The chromophore haemoglobin will selectively absorb light at 595nm (if using a pulsed dye laser) and the heat generated will potentially destroy the blood vessel. However, based on the theory by Anderson and Parrish of selective photothermolysis [1], if the pulse duration is short enough, the heat tends to be confined to the vessel and does not dissipate to the surrounding skin therefore producing selective damage to the vessel but leaving the rest of the skin intact.
Each chromophore in the skin absorbs light of a different wavelength and this explains why several different lasers are required to treat the full range of conditions involving the skin although there are machines which incorporate a number of lasers of different wavelengths.

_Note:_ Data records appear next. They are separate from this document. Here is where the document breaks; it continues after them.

Context: an optimization exercise on an open-source flow, tuned for small area, a short achievable clock period and few clock cycles. The choices shown serve that exercise and are no tape-out recipe. Function was checked by simulation only, so behaviour that the tests miss may differ from the original. No activity file was given, so power comes from the tool's default toggle rates.

**design/flow/design.v**
```verilog
module conv_engine(
    input         clk,
    input         reset,
    input         en_ctrl,
    output [15:0] s_addr,
    output [15:0] w_addr,
    output [15:0] b_addr,
    input  [7:0]  signal,
    input  [7:0]  weight,
    input  [7:0]  bias,
    output [15:0] save_addr,
    output [7:0]  convout,
    output        en_write,
    output        finish
);
    reg        go;           
    reg        done;         
    reg        stall;        
    reg [11:0] sa, wa;       
    reg [3:0]  k;            
    reg [2:0]  r;            
    reg        inb;          
    reg [4:0]  o, x, y;      
    wire x0 = (x == 5'd0), x1 = (x == 5'd1), x30 = (x == 5'd30), x31 = (x == 5'd31);
    wire y0 = (y == 5'd0), y1 = (y == 5'd1), y30 = (y == 5'd30), y31 = (y == 5'd31);
    reg xa, xb, x31r, x01, ya, yb, y01;    
    always @(posedge clk) begin
        xa <= x0 | x31;
        xb <= x1 | x30;
        x31r <= x31;
        x01 <= x0 | x1;
        ya <= y0 | y31;
        yb <= y1 | y30;
        y01 <= y0 | y1;
    end
    wire [3:0] kpen = xa ? 4'd7 : xb ? 4'd10 : 4'd13;
    wire [2:0] rpen = ya ? 3'd1 : yb ? 3'd2 : 3'd3;
    reg kend, rend;          
    reg  last_out;           
    wire last_pos = x31r & ya & ~y01;
    wire adv = go & ~done & ~stall;
    wire ev_inc = ~inb & ~kend;
    wire ev_row = ~inb & kend & ~rend;
    wire ev_back = inb & ~last_out;
    wire ev_pos = inb & last_out;
    wire [11:0] ds, dw;
    assign ds = ({12{ev_inc}} & 12'd1)
        | ({12{ev_row & ~xa & ~xb}} & 12'd82)
        | ({12{ev_row & xa}} & 12'd88)
        | ({12{ev_row & xb}} & 12'd85)
        | ({12{ev_back & (~xa & ~xb) & (~ya & ~yb)}} & 12'd3698)
        | ({12{ev_back & (~xa & ~xb) & (ya)}} & 12'd3890)
        | ({12{ev_back & (~xa & ~xb) & (yb)}} & 12'd3794)
        | ({12{ev_back & (xa) & (~ya & ~yb)}} & 12'd3704)
        | ({12{ev_back & (xa) & (ya)}} & 12'd3896)
        | ({12{ev_back & (xa) & (yb)}} & 12'd3800)
        | ({12{ev_back & (xb) & (~ya & ~yb)}} & 12'd3701)
        | ({12{ev_back & (xb) & (ya)}} & 12'd3893)
        | ({12{ev_back & (xb) & (yb)}} & 12'd3797)
        | ({12{ev_pos & (~xa & ~xb) & (~ya & ~yb)}} & 12'd3701)
        | ({12{ev_pos & (~xa & ~xb) & (ya & y01)}} & 12'd3893)
        | ({12{ev_pos & (~xa & ~xb) & (yb & y01)}} & 12'd3797)
        | ({12{ev_pos & (~xa & ~xb) & (yb & ~y01)}} & 12'd3797)
        | ({12{ev_pos & (~xa & ~xb) & (ya & ~y01)}} & 12'd3893)
        | ({12{ev_pos & (xa & ~x31r) & (~ya & ~yb)}} & 12'd3704)
        | ({12{ev_pos & (xa & ~x31r) & (ya & y01)}} & 12'd3896)
        | ({12{ev_pos & (xa & ~x31r) & (yb & y01)}} & 12'd3800)
        | ({12{ev_pos & (xa & ~x31r) & (yb & ~y01)}} & 12'd3800)
        | ({12{ev_pos & (xa & ~x31r) & (ya & ~y01)}} & 12'd3896)
        | ({12{ev_pos & (xb & x01) & (~ya & ~yb)}} & 12'd3701)
        | ({12{ev_pos & (xb & x01) & (ya & y01)}} & 12'd3893)
        | ({12{ev_pos & (xb & x01) & (yb & y01)}} & 12'd3797)
        | ({12{ev_pos & (xb & x01) & (yb & ~y01)}} & 12'd3797)
        | ({12{ev_pos & (xb & x01) & (ya & ~y01)}} & 12'd3893)
        | ({12{ev_pos & (xb & ~x01) & (~ya & ~yb)}} & 12'd3704)
        | ({12{ev_pos & (xb & ~x01) & (ya & y01)}} & 12'd3896)
        | ({12{ev_pos & (xb & ~x01) & (yb & y01)}} & 12'd3800)
        | ({12{ev_pos & (xb & ~x01) & (yb & ~y01)}} & 12'd3800)
        | ({12{ev_pos & (xb & ~x01) & (ya & ~y01)}} & 12'd3896)
        | ({12{ev_pos & (xa & x31r) & (~ya & ~yb)}} & 12'd3713)
        | ({12{ev_pos & (xa & x31r) & (ya & y01)}} & 12'd3809)
        | ({12{ev_pos & (xa & x31r) & (yb & y01)}} & 12'd3713)
        | ({12{ev_pos & (xa & x31r) & (yb & ~y01)}} & 12'd3809)
        | ({12{ev_pos & (xa & x31r) & (ya & ~y01)}} & 12'd3905);
    assign dw = ({12{ev_inc}} & 12'd1)
        | ({12{ev_row & ~xa & ~xb}} & 12'd1)
        | ({12{ev_row & xa}} & 12'd7)
        | ({12{ev_row & xb}} & 12'd4)
        | ({12{ev_back & (~xa & ~xb) & (~ya & ~yb)}} & 12'd1)
        | ({12{ev_back & (~xa & ~xb) & (ya)}} & 12'd31)
        | ({12{ev_back & (~xa & ~xb) & (yb)}} & 12'd16)
        | ({12{ev_back & (xa) & (~ya & ~yb)}} & 12'd7)
        | ({12{ev_back & (xa) & (ya)}} & 12'd37)
        | ({12{ev_back & (xa) & (yb)}} & 12'd22)
        | ({12{ev_back & (xb) & (~ya & ~yb)}} & 12'd4)
        | ({12{ev_back & (xb) & (ya)}} & 12'd34)
        | ({12{ev_back & (xb) & (yb)}} & 12'd19)
        | ({12{ev_pos & (~xa & ~xb) & (~ya & ~yb)}} & 12'd1697)
        | ({12{ev_pos & (~xa & ~xb) & (ya & y01)}} & 12'd1727)
        | ({12{ev_pos & (~xa & ~xb) & (yb & y01)}} & 12'd1712)
        | ({12{ev_pos & (~xa & ~xb) & (yb & ~y01)}} & 12'd1712)
        | ({12{ev_pos & (~xa & ~xb) & (ya & ~y01)}} & 12'd1727)
        | ({12{ev_pos & (xa & ~x31r) & (~ya & ~yb)}} & 12'd1700)
        | ({12{ev_pos & (xa & ~x31r) & (ya & y01)}} & 12'd1730)
        | ({12{ev_pos & (xa & ~x31r) & (yb & y01)}} & 12'd1715)
        | ({12{ev_pos & (xa & ~x31r) & (yb & ~y01)}} & 12'd1715)
        | ({12{ev_pos & (xa & ~x31r) & (ya & ~y01)}} & 12'd1730)
        | ({12{ev_pos & (xb & x01) & (~ya & ~yb)}} & 12'd1697)
        | ({12{ev_pos & (xb & x01) & (ya & y01)}} & 12'd1727)
        | ({12{ev_pos & (xb & x01) & (yb & y01)}} & 12'd1712)
        | ({12{ev_pos & (xb & x01) & (yb & ~y01)}} & 12'd1712)
        | ({12{ev_pos & (xb & x01) & (ya & ~y01)}} & 12'd1727)
        | ({12{ev_pos & (xb & ~x01) & (~ya & ~yb)}} & 12'd1700)
        | ({12{ev_pos & (xb & ~x01) & (ya & y01)}} & 12'd1730)
        | ({12{ev_pos & (xb & ~x01) & (yb & y01)}} & 12'd1715)
        | ({12{ev_pos & (xb & ~x01) & (yb & ~y01)}} & 12'd1715)
        | ({12{ev_pos & (xb & ~x01) & (ya & ~y01)}} & 12'd1730)
        | ({12{ev_pos & (xa & x31r) & (~ya & ~yb)}} & 12'd1709)
        | ({12{ev_pos & (xa & x31r) & (ya & y01)}} & 12'd1724)
        | ({12{ev_pos & (xa & x31r) & (yb & y01)}} & 12'd1709)
        | ({12{ev_pos & (xa & x31r) & (yb & ~y01)}} & 12'd1724)
        | ({12{ev_pos & (xa & x31r) & (ya & ~y01)}} & 12'd1739);
    reg first1, b1, first2, b2, b3, wr_en, fin;
    always @(posedge clk) begin
        if (reset) begin
            go <= 1'b0;
            done <= 1'b0;
            stall <= 1'b0;
            sa <= 12'd0;
            wa <= 12'd36;
            k <= 4'd0;
            r <= 3'd0;
            inb <= 1'b0;
            kend <= 1'b0;
            rend <= 1'b0;
        end else begin
            go <= en_ctrl;
            sa <= sa + (ds & {12{adv}});
            wa <= wa + (dw & {12{adv}});
            if (adv) begin
                if (inb) begin
                    inb <= 1'b0;
                    k <= 4'd0;
                    r <= 3'd0;
                    kend <= 1'b0;
                    rend <= 1'b0;
                    if (last_out) begin
                        stall <= 1'b1;
                        if (last_pos) done <= 1'b1;
                    end
                end else if (~kend) begin
                    k <= k + 4'd1;
                    kend <= (k == kpen);
                end else if (~rend) begin
                    k <= 4'd0;
                    r <= r + 3'd1;
                    kend <= 1'b0;
                    rend <= (r == rpen);
                end else begin
                    inb <= 1'b1;
                end
            end
            if (wr_en & last_out) stall <= 1'b0;
        end
    end
    always @(posedge clk) begin
        if (reset) begin
            o <= 5'd0;
            x <= 5'd0;
            y <= 5'd0;
            last_out <= 1'b0;
        end else if (wr_en) begin
            o <= o + 5'd1;
            last_out <= (o == 5'd30);
            if (last_out) begin
                x <= x + 5'd1;
                if (x31) y <= y + 5'd1;
            end
        end
    end
    always @(posedge clk) begin
        if (reset) begin
            first1 <= 1'b0;
            b1 <= 1'b0;
            first2 <= 1'b0;
            b2 <= 1'b0;
            b3 <= 1'b0;
            wr_en <= 1'b0;
            fin <= 1'b0;
        end else begin
            first1 <= adv & ~inb & (k == 4'd0) & (r == 3'd0);
            b1 <= adv & inb;
            first2 <= first1;
            b2 <= b1;
            b3 <= b2;
            wr_en <= b3;
            if (b3 & last_out & last_pos) fin <= 1'b1;
        end
    end
    reg  [7:0]  sr;
    wire [7:0]  wd = b1 ? 8'd64 : weight;
    reg  [3:0]  one, two, neg;    
    always @(posedge clk) begin
        sr <= b1 ? bias : signal;
        one <= {wd[6] ^ wd[5], wd[4] ^ wd[3], wd[2] ^ wd[1], wd[0]};
        two <= {(wd[7] & ~wd[6] & ~wd[5]) | (~wd[7] & wd[6] & wd[5]),
                (wd[5] & ~wd[4] & ~wd[3]) | (~wd[5] & wd[4] & wd[3]),
                (wd[3] & ~wd[2] & ~wd[1]) | (~wd[3] & wd[2] & wd[1]),
                (wd[1] & ~wd[0])};
        neg <= {wd[7], wd[5], wd[3], wd[1]};
    end
    wire [9:0] sx = {{2{sr[7]}}, sr};
    wire [10:0] sx2 = {sx, 1'b0};
    wire [9:0] e0;
    assign e0[0] = ((one[0] & sx[0]) | (two[0] & sx2[0])) ^ neg[0];
    assign e0[1] = ((one[0] & sx[1]) | (two[0] & sx2[1])) ^ neg[0];
    assign e0[2] = ((one[0] & sx[2]) | (two[0] & sx2[2])) ^ neg[0];
    assign e0[3] = ((one[0] & sx[3]) | (two[0] & sx2[3])) ^ neg[0];
    assign e0[4] = ((one[0] & sx[4]) | (two[0] & sx2[4])) ^ neg[0];
    assign e0[5] = ((one[0] & sx[5]) | (two[0] & sx2[5])) ^ neg[0];
    assign e0[6] = ((one[0] & sx[6]) | (two[0] & sx2[6])) ^ neg[0];
    assign e0[7] = ((one[0] & sx[7]) | (two[0] & sx2[7])) ^ neg[0];
    assign e0[8] = ((one[0] & sx[8]) | (two[0] & sx2[8])) ^ neg[0];
    assign e0[9] = ((one[0] & sx[9]) | (two[0] & sx2[9])) ^ neg[0];
    wire [9:0] e1;
    assign e1[0] = ((one[1] & sx[0]) | (two[1] & sx2[0])) ^ neg[1];
    assign e1[1] = ((one[1] & sx[1]) | (two[1] & sx2[1])) ^ neg[1];
    assign e1[2] = ((one[1] & sx[2]) | (two[1] & sx2[2])) ^ neg[1];
    assign e1[3] = ((one[1] & sx[3]) | (two[1] & sx2[3])) ^ neg[1];
    assign e1[4] = ((one[1] & sx[4]) | (two[1] & sx2[4])) ^ neg[1];
    assign e1[5] = ((one[1] & sx[5]) | (two[1] & sx2[5])) ^ neg[1];
    assign e1[6] = ((one[1] & sx[6]) | (two[1] & sx2[6])) ^ neg[1];
    assign e1[7] = ((one[1] & sx[7]) | (two[1] & sx2[7])) ^ neg[1];
    assign e1[8] = ((one[1] & sx[8]) | (two[1] & sx2[8])) ^ neg[1];
    assign e1[9] = ((one[1] & sx[9]) | (two[1] & sx2[9])) ^ neg[1];
    wire [9:0] e2;
    assign e2[0] = ((one[2] & sx[0]) | (two[2] & sx2[0])) ^ neg[2];
    assign e2[1] = ((one[2] & sx[1]) | (two[2] & sx2[1])) ^ neg[2];
    assign e2[2] = ((one[2] & sx[2]) | (two[2] & sx2[2])) ^ neg[2];
    assign e2[3] = ((one[2] & sx[3]) | (two[2] & sx2[3])) ^ neg[2];
    assign e2[4] = ((one[2] & sx[4]) | (two[2] & sx2[4])) ^ neg[2];
    assign e2[5] = ((one[2] & sx[5]) | (two[2] & sx2[5])) ^ neg[2];
    assign e2[6] = ((one[2] & sx[6]) | (two[2] & sx2[6])) ^ neg[2];
    assign e2[7] = ((one[2] & sx[7]) | (two[2] & sx2[7])) ^ neg[2];
    assign e2[8] = ((one[2] & sx[8]) | (two[2] & sx2[8])) ^ neg[2];
    assign e2[9] = ((one[2] & sx[9]) | (two[2] & sx2[9])) ^ neg[2];
    wire [9:0] e3;
    assign e3[0] = ((one[3] & sx[0]) | (two[3] & sx2[0])) ^ neg[3];
    assign e3[1] = ((one[3] & sx[1]) | (two[3] & sx2[1])) ^ neg[3];
    assign e3[2] = ((one[3] & sx[2]) | (two[3] & sx2[2])) ^ neg[3];
    assign e3[3] = ((one[3] & sx[3]) | (two[3] & sx2[3])) ^ neg[3];
    assign e3[4] = ((one[3] & sx[4]) | (two[3] & sx2[4])) ^ neg[3];
    assign e3[5] = ((one[3] & sx[5]) | (two[3] & sx2[5])) ^ neg[3];
    assign e3[6] = ((one[3] & sx[6]) | (two[3] & sx2[6])) ^ neg[3];
    assign e3[7] = ((one[3] & sx[7]) | (two[3] & sx2[7])) ^ neg[3];
    assign e3[8] = ((one[3] & sx[8]) | (two[3] & sx2[8])) ^ neg[3];
    assign e3[9] = ((one[3] & sx[9]) | (two[3] & sx2[9])) ^ neg[3];
    reg  [17:0] S, C;
    wire [17:0] Sg = first2 ? 18'd0 : S;
    wire [17:0] Cg = first2 ? 18'd0 : C;
    wire fs0 = neg[0] ^ Sg[0] ^ e0[0];
    wire fc0 = (neg[0] & Sg[0]) | (neg[0] & e0[0]) | (Sg[0] & e0[0]);
    wire fs1 = Sg[1] ^ Cg[1] ^ e0[1];
    wire fc1 = (Sg[1] & Cg[1]) | (Sg[1] & e0[1]) | (Cg[1] & e0[1]);
    wire fs2 = neg[1] ^ Sg[2] ^ Cg[2];
    wire fc2 = (neg[1] & Sg[2]) | (neg[1] & Cg[2]) | (Sg[2] & Cg[2]);
    wire fs3 = e0[2] ^ e1[0] ^ fs2;
    wire fc3 = (e0[2] & e1[0]) | (e0[2] & fs2) | (e1[0] & fs2);
    wire fs4 = Sg[3] ^ Cg[3] ^ e0[3];
    wire fc4 = (Sg[3] & Cg[3]) | (Sg[3] & e0[3]) | (Cg[3] & e0[3]);
    wire fs5 = e1[1] ^ fc2 ^ fs4;
    wire fc5 = (e1[1] & fc2) | (e1[1] & fs4) | (fc2 & fs4);
    wire fs6 = neg[2] ^ Sg[4] ^ Cg[4];
    wire fc6 = (neg[2] & Sg[4]) | (neg[2] & Cg[4]) | (Sg[4] & Cg[4]);
    wire fs7 = e0[4] ^ e1[2] ^ e2[0];
    wire fc7 = (e0[4] & e1[2]) | (e0[4] & e2[0]) | (e1[2] & e2[0]);
    wire fs8 = fs6 ^ fc4 ^ fs7;
    wire fc8 = (fs6 & fc4) | (fs6 & fs7) | (fc4 & fs7);
    wire fs9 = Sg[5] ^ Cg[5] ^ e0[5];
    wire fc9 = (Sg[5] & Cg[5]) | (Sg[5] & e0[5]) | (Cg[5] & e0[5]);
    wire fs10 = e1[3] ^ e2[1] ^ fc6;
    wire fc10 = (e1[3] & e2[1]) | (e1[3] & fc6) | (e2[1] & fc6);
    wire fs11 = fc7 ^ fs9 ^ fs10;
    wire fc11 = (fc7 & fs9) | (fc7 & fs10) | (fs9 & fs10);
    wire fs12 = neg[3] ^ Sg[6] ^ Cg[6];
    wire fc12 = (neg[3] & Sg[6]) | (neg[3] & Cg[6]) | (Sg[6] & Cg[6]);
    wire fs13 = e0[6] ^ e1[4] ^ e2[2];
    wire fc13 = (e0[6] & e1[4]) | (e0[6] & e2[2]) | (e1[4] & e2[2]);
    wire fs14 = e3[0] ^ fs12 ^ fc9;
    wire fc14 = (e3[0] & fs12) | (e3[0] & fc9) | (fs12 & fc9);
    wire fs15 = fs13 ^ fc10 ^ fs14;
    wire fc15 = (fs13 & fc10) | (fs13 & fs14) | (fc10 & fs14);
    wire fs16 = Sg[7] ^ Cg[7] ^ e0[7];
    wire fc16 = (Sg[7] & Cg[7]) | (Sg[7] & e0[7]) | (Cg[7] & e0[7]);
    wire fs17 = e1[5] ^ e2[3] ^ e3[1];
    wire fc17 = (e1[5] & e2[3]) | (e1[5] & e3[1]) | (e2[3] & e3[1]);
    wire fs18 = fc12 ^ fc13 ^ fs16;
    wire fc18 = (fc12 & fc13) | (fc12 & fs16) | (fc13 & fs16);
    wire fs19 = fs17 ^ fc14 ^ fs18;
    wire fc19 = (fs17 & fc14) | (fs17 & fs18) | (fc14 & fs18);
    wire fs20 = Sg[8] ^ Cg[8] ^ e0[8];
    wire fc20 = (Sg[8] & Cg[8]) | (Sg[8] & e0[8]) | (Cg[8] & e0[8]);
    wire fs21 = e1[6] ^ e2[4] ^ e3[2];
    wire fc21 = (e1[6] & e2[4]) | (e1[6] & e3[2]) | (e2[4] & e3[2]);
    wire fs22 = fc16 ^ fc17 ^ fs20;
    wire fc22 = (fc16 & fc17) | (fc16 & fs20) | (fc17 & fs20);
    wire fs23 = fs21 ^ fc18 ^ fs22;
    wire fc23 = (fs21 & fc18) | (fs21 & fs22) | (fc18 & fs22);
    wire fs24 = ~(Sg[9] ^ Cg[9]);
    wire fc24 = Sg[9] | Cg[9];
    wire fs25 = ~e0[9] ^ e1[7] ^ e2[5];
    wire fc25 = (~e0[9] & e1[7]) | (~e0[9] & e2[5]) | (e1[7] & e2[5]);
    wire fs26 = e3[3] ^ fs24 ^ fc20;
    wire fc26 = (e3[3] & fs24) | (e3[3] & fc20) | (fs24 & fc20);
    wire fs27 = fc21 ^ fs25 ^ fc22;
    wire fc27 = (fc21 & fs25) | (fc21 & fc22) | (fs25 & fc22);
    wire fs28 = fs26 ^ fc23 ^ fs27;
    wire fc28 = (fs26 & fc23) | (fs26 & fs27) | (fc23 & fs27);
    wire fs29 = ~(Sg[10] ^ Cg[10]);
    wire fc29 = Sg[10] | Cg[10];
    wire fs30 = e1[8] ^ e2[6] ^ e3[4];
    wire fc30 = (e1[8] & e2[6]) | (e1[8] & e3[4]) | (e2[6] & e3[4]);
    wire fs31 = fc24 ^ fs29 ^ fc25;
    wire fc31 = (fc24 & fs29) | (fc24 & fc25) | (fs29 & fc25);
    wire fs32 = fs30 ^ fc26 ^ fs31;
    wire fc32 = (fs30 & fc26) | (fs30 & fs31) | (fc26 & fs31);
    wire fs33 = fc27 ^ fs32 ^ fc28;
    wire fc33 = (fc27 & fs32) | (fc27 & fc28) | (fs32 & fc28);
    wire fs34 = Sg[11] ^ Cg[11] ^ ~e1[9];
    wire fc34 = (Sg[11] & Cg[11]) | (Sg[11] & ~e1[9]) | (Cg[11] & ~e1[9]);
    wire fs35 = e2[7] ^ e3[5] ^ fc29;
    wire fc35 = (e2[7] & e3[5]) | (e2[7] & fc29) | (e3[5] & fc29);
    wire fs36 = fc30 ^ fs34 ^ fs35;
    wire fc36 = (fc30 & fs34) | (fc30 & fs35) | (fs34 & fs35);
    wire fs37 = fc31 ^ fs36 ^ fc32;
    wire fc37 = (fc31 & fs36) | (fc31 & fc32) | (fs36 & fc32);
    wire fs38 = ~(Sg[12] ^ Cg[12]);
    wire fc38 = Sg[12] | Cg[12];
    wire fs39 = e2[8] ^ e3[6] ^ fs38;
    wire fc39 = (e2[8] & e3[6]) | (e2[8] & fs38) | (e3[6] & fs38);
    wire fs40 = fc34 ^ fc35 ^ fs39;
    wire fc40 = (fc34 & fc35) | (fc34 & fs39) | (fc35 & fs39);
    wire fs41 = fc36 ^ fs40 ^ fc37;
    wire fc41 = (fc36 & fs40) | (fc36 & fc37) | (fs40 & fc37);
    wire fs42 = Sg[13] ^ Cg[13] ^ ~e2[9];
    wire fc42 = (Sg[13] & Cg[13]) | (Sg[13] & ~e2[9]) | (Cg[13] & ~e2[9]);
    wire fs43 = e3[7] ^ fc38 ^ fs42;
    wire fc43 = (e3[7] & fc38) | (e3[7] & fs42) | (fc38 & fs42);
    wire fs44 = fc39 ^ fs43 ^ fc40;
    wire fc44 = (fc39 & fs43) | (fc39 & fc40) | (fs43 & fc40);
    wire fs45 = ~(Sg[14] ^ Cg[14]);
    wire fc45 = Sg[14] | Cg[14];
    wire fs46 = e3[8] ^ fs45 ^ fc42;
    wire fc46 = (e3[8] & fs45) | (e3[8] & fc42) | (fs45 & fc42);
    wire fs47 = fc43 ^ fs46 ^ fc44;
    wire fc47 = (fc43 & fs46) | (fc43 & fc44) | (fs46 & fc44);
    wire fs48 = Sg[15] ^ Cg[15] ^ ~e3[9];
    wire fc48 = (Sg[15] & Cg[15]) | (Sg[15] & ~e3[9]) | (Cg[15] & ~e3[9]);
    wire fs49 = fc45 ^ fs48 ^ fc46;
    wire fc49 = (fc45 & fs48) | (fc45 & fc46) | (fs48 & fc46);
    wire fs50 = ~(Sg[16] ^ Cg[16]);
    wire fc50 = Sg[16] | Cg[16];
    wire fs51 = fs50 ^ fc48 ^ fc49;
    wire fc51 = (fs50 & fc48) | (fs50 & fc49) | (fc48 & fc49);
    wire fs52 = ~(Sg[17] ^ Cg[17]);
    wire fc52 = Sg[17] | Cg[17];
    wire fs53 = fc50 ^ fs52 ^ fc51;
    wire fc53 = (fc50 & fs52) | (fc50 & fc51) | (fs52 & fc51);
    wire sn0 = fs0;
    wire cn0 = 1'b0;
    wire sn1 = fc0;
    wire cn1 = fs1;
    wire sn2 = fc1;
    wire cn2 = fs3;
    wire sn3 = fc3;
    wire cn3 = fs5;
    wire sn4 = fc5;
    wire cn4 = fs8;
    wire sn5 = fc8;
    wire cn5 = fs11;
    wire sn6 = fc11;
    wire cn6 = fs15;
    wire sn7 = fc15;
    wire cn7 = fs19;
    wire sn8 = fc19;
    wire cn8 = fs23;
    wire sn9 = fs28;
    wire cn9 = 1'b0;
    wire sn10 = fs33;
    wire cn10 = 1'b0;
    wire sn11 = fc33;
    wire cn11 = fs37;
    wire sn12 = fs41;
    wire cn12 = 1'b0;
    wire sn13 = fc41;
    wire cn13 = fs44;
    wire sn14 = fs47;
    wire cn14 = 1'b0;
    wire sn15 = fc47;
    wire cn15 = fs49;
    wire sn16 = fs51;
    wire cn16 = 1'b0;
    wire sn17 = fs53;
    wire cn17 = 1'b0;
    always @(posedge clk) begin
        S <= {sn17, sn16, sn15, sn14, sn13, sn12, sn11, sn10, sn9, sn8, sn7, sn6, sn5, sn4, sn3, sn2, sn1, sn0};
        C <= {cn17, cn16, cn15, cn14, cn13, cn12, cn11, cn10, cn9, cn8, cn7, cn6, cn5, cn4, cn3, cn2, cn1, cn0};
    end
    wire [17:0] acc = S + C;
    wire [8:0]  t = acc[17:9];
    reg  [7:0]  cout_r;
    always @(posedge clk)
        cout_r <= (t[8] != t[7]) ? {t[8], {7{~t[8]}}} : t[7:0];
    assign s_addr = {4'd0, sa};
    assign w_addr = {4'd0, wa};
    assign b_addr = {11'd0, o};
    assign save_addr = {1'b0, y, x, o};
    assign convout = cout_r;
    assign en_write = wr_en;
    assign finish = fin;
endmodule
```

In view of this, a logical way of understanding which lasers to use in the skin is to consider the wavelength of the laser, appreciate which chromophore absorbs light at this wavelength and then the clinical applications become clearer.
Vascular lasers
The vascular laser used most often in dermatology is the pulsed dye laser (PDL) with a wavelength of 595nm [2]. The initial use of the vascular lasers was in the treatment of port wine stains and is the treatment of choice for this condition (Figure 1). Other lasers such as the potassium titanyl phosphate (KTP) laser (532nm) and neodymium:yttrium-aluminium-garnet (Nd:YAG) laser (1064nm) also are used in vascular lesions and there are lasers which combine the use of the pulsed dye laser and Nd:YAG laser which may allow treatment of more complex vascular lesions.
The aim in children with port wine stains is to treat them as soon as possible with a view to trying to improve the port wine stain significantly prior to the child entering school.
Vascular lasers have led to a significant advance in the treatment of telangiectatic rosacea where patients complain of flushing and occasionally of a burning sensation of their skin related to vascular instability. By removing the superficial vessels this cosmetically reduces the redness as well as improving the symptoms of flushing or a burning sensation. The efficacy and safety profile of PDL in the treatment of erythematotelangiectatic rosacea are well established [3,4].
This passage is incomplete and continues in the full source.